Evaluation of the Maximum Evaporation and the Priestley‐Taylor Models for Inland Waterbodies

Abstract The Priestley‐Taylor (PT) model is a classic model of potential evaporation of terrestrial and marine surfaces. It is now recognized that the Bowen ratio ( β ) implicit in the PT model is too sensitive to temperature. The model also requires the surface net radiation ( R n ) as input even though R n is not an independent external forcing. The maximum evaporation model (MEM) proposed by Yang and Roderick (2019, https://doi.org/10.1002/qj.3481 ) is a potential candidate for replacing the PT model. Past studies have evaluated the MEM for land ecosystems and for the global ocean. This study represents the first evaluation of the MEM for inland waterbodies.

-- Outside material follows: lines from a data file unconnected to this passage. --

This is an optimization exercise on Yosys and OpenROAD, whose aim is small area and few clock cycles per item, not a production implementation. The RTL was checked by simulation tests, not by an equivalence proof against the original design.

==> inputs of run a <==
## argb_unpremultiply_pixel_top
module argb_unpremultiply_pixel_top (
    input  logic       i_clk,
    input  logic       i_rst_n,
    input  logic       i_valid,
    output logic       o_stall,
    input  logic [7:0] i_alpha,
    input  logic [7:0] i_red_in,
    input  logic [7:0] i_green_in,
    input  logic [7:0] i_blue_in,
    input  logic       i_region_end_in,
    output logic       o_valid,
    input  logic       i_stall,
    output logic [7:0] o_red_out,
    output logic [7:0] o_green_out,
    output logic [7:0] o_blue_out,
    output logic       o_wrapped,
    output logic       o_region_end_out
);
clock: 9.5 ns
lec_check: 0
abc_area: 1
cap_margin: 20
core_margin: 2
core_utilization: 60
place_density: 0.75
setup_slack_margin: -0.45
slew_margin: 20
standard.sh (not shown) runs the stock make flow with config.mk's settings and CLKGATE_MAP_FILE= SYNTH_SCRIPT=/design/flow/synth_recipe.tcl, a recipe that flattens the netlist after the stock synthesis.
==> flow/flow/run.sh <==
#!/bin/bash
# Own layout flow: the standard flow (standard.sh, all ORFS steps, standard synthesis)
# with one change: the port buffers that global placement inserts are
# sky130_fd_sc_hd__buf_1 cells (buffer_ports -buffer_cell) instead of ORFS's pick.
# make's full output goes to own_flow.log; ORFS keeps each step's log under orfs/logs/.
set -euo pipefail
W=$PWD
python3 - "$W" <<'PY'
import sys, re, shlex
w = sys.argv[1]
s = open(w + "/standard.sh").read()
s, n = re.subn(r"(SYNTH_SCRIPT=\S+)", lambda m: m.group(1) + " "
               + shlex.quote("BUFFER_PORTS_ARGS=-buffer_cell sky130_fd_sc_hd__buf_1"), s)
assert n == 1, "SYNTH_SCRIPT not found in standard.sh"
open(w + "/own_standard.sh", "w").write(s)
PY
bash "$W/own_standard.sh" > "$W/own_flow.log" 2>&1
==> run b (differences from run a) <==
==> flow/flow/run.sh (replaced) <==
#!/bin/bash
# Own layout flow: the standard flow (standard.sh, all ORFS steps) with two changes:
#  1. synthesis: ABC maps the logic with flow/abc_map.script instead of ORFS's script
#     (every other synthesis step, the flip-flop mapping included, is synth_recipe.tcl's);
#  2. the port buffers that global placement inserts are sky130_fd_sc_hd__buf_1.
# make's full output goes to own_flow.log; ORFS keeps each step's log under orfs/logs/.
set -euo pipefail
W=$PWD
F=$W/flow
{
  printf 'proc abc {args} {\n'
  printf '  set i [lsearch -exact $args -script]\n'
  printf '  if {$i >= 0} { lset args [expr {$i + 1}] %s }\n' "$F/abc_map.script"
  printf '  yosys abc {*}$args\n'
  printf '}\n'
  cat "$W/synth_recipe.tcl"
} > "$W/own_synth.tcl"
python3 - "$W" <<'PY'
import sys, re, shlex
w = sys.argv[1]
s = open(w + "/standard.sh").read()
s, n = re.subn(r"SYNTH_SCRIPT=\S+", "SYNTH_SCRIPT=" + shlex.quote(w + "/own_synth.tcl")
               + " " + shlex.quote("BUFFER_PORTS_ARGS=-buffer_cell sky130_fd_sc_hd__buf_1"), s)
assert n == 1, "SYNTH_SCRIPT not found in standard.sh"
open(w + "/own_standard.sh", "w").write(s)
PY
bash "$W/own_standard.sh" > "$W/own_flow.log" 2>&1
==> flow/flow/abc_map.script (new file) <==
strash; dch; map; topo; dnsize -c; stime -c
ABC_AREA = not set   (was 1)
CORE_UTILIZATION = 40   (was 60)
PLACE_DENSITY = 0.6   (was 0.75)
SETUP_SLACK_MARGIN = not set   (was -0.45)
==> run c (differences from run a) <==
CORE_UTILIZATION = 70   (was 60)
PLACE_DENSITY = 0.85   (was 0.75)
SETUP_SLACK_MARGIN = -0.2   (was -0.45)
==> comparison <==
- Run c produced a layout that fails on setup timing. Run a finished with timing, DRC and antenna clean. Run b completed without violations.
- The highest worst setup slack belongs to run b, the lowest to run c.
- Core utilization: run c > run a > run b.
- Of run c and run b, run c has the higher synthesized cell count (gap about 2.3%, measured against run b).
- The highest first-iteration DRC count belongs to run c, the lowest to run b.
- Critical path depth, lowest first: run b, run a, run c.
- Of run b and run a, run a has the higher sequential share of layout area (gap 1.5 points).
- Against run b, the non-clock buffer count of run c is lower by 57.
- Sequential cell count is the same in run a and run b.
- Of run a and run b, run b has the higher cell count (gap about 9%, measured against run b).
- Die area: run c < run a < run b.
- Clock skew: run a > run c > run b.
Testbench counts of run a, summed over its fixed seeds: cycles 12,016, items 12,000.
Testbench counts of run b, summed over its fixed seeds: cycles 12,016, items 12,000.
Testbench counts of run c, summed over its fixed seeds: cycles 12,016, items 12,000.

port drivers added, routing unchanged:
The results above use ideal ports. As a check the final layouts listed here were re-extracted and re-timed, cells and wires unchanged.
Step 1 sets driving cells, clkbuf_16 on the clock port and buf_2 on the other inputs (assumed; they add their load-dependent delay and slew).
Step 2 times the ports against the registers' clock, not the clock port: input delays grow and output delays shrink by t, the midpoint of the rising clock arrivals with the driver on.
Slacks: ideal / step 1 / step 2; pairs: ideal / step 1.
run | t, ns | setup slack, ns | worst register clock-pin slew, ns | worst data-port slew with drivers (ns)
run a | 0.419 | 0.248 / 0.198 / 0.363 | 0.10 / 0.10 | 0.05
run b | 0.409 | 0.599 / 0.554 / 0.452 | 0.08 / 0.08 | 0.04
run c | 0.412 | -0.082 / -0.134 / 0.279 | 0.09 / 0.09 | 0.04
For run b, which loses most, drivers alone change the setup slack by -0.045 ns; drivers and shift together by -0.147 ns.
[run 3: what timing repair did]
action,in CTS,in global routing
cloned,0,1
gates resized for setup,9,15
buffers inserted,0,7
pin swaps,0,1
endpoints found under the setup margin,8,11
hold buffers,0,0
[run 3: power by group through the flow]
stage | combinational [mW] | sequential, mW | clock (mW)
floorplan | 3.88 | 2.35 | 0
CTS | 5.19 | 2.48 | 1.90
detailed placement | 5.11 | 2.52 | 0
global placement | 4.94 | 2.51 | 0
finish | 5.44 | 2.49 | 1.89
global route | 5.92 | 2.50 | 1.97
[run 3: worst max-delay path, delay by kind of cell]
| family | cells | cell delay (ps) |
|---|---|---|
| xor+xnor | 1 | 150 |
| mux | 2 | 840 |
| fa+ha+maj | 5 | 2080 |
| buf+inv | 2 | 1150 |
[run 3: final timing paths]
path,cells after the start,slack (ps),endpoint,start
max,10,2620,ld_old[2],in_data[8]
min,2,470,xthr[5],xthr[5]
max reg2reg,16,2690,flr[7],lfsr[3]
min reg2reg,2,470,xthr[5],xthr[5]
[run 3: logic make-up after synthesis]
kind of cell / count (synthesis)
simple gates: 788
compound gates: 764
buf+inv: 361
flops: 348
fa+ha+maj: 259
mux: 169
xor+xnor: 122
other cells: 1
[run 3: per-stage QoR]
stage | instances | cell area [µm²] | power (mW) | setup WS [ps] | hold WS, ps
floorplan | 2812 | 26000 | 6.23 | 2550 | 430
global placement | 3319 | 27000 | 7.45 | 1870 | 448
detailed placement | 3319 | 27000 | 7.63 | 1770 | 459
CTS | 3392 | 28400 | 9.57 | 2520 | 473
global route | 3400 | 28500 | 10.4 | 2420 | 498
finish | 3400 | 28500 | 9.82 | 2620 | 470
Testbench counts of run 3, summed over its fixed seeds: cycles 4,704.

Results are based on eddy‐covariance observation at a large lake and at a small fishpond. Although there were complex error structures and error compensation patterns among its intermediate variables, the MEM was able to reproduce the observed monthly ( R 2 > 0.95) and interannual variability ( R 2 > 0.78) in the lake latent heat flux. A key assumption of the MEM, that the incoming and outgoing longwave radiation is coupled, was a reasonable approximation at both the monthly and the annual time scale for the large lake and at the monthly time scale for the small fishpond. This assumption allows the MEM to treat R n as an intermediate variable instead of a prescribed forcing. These results support the MEM as an alternative to the PT model at locations where R n measurements are not available. In situations where R n data is available, a revised PT model with reduced β temperature sensitivity is recommended.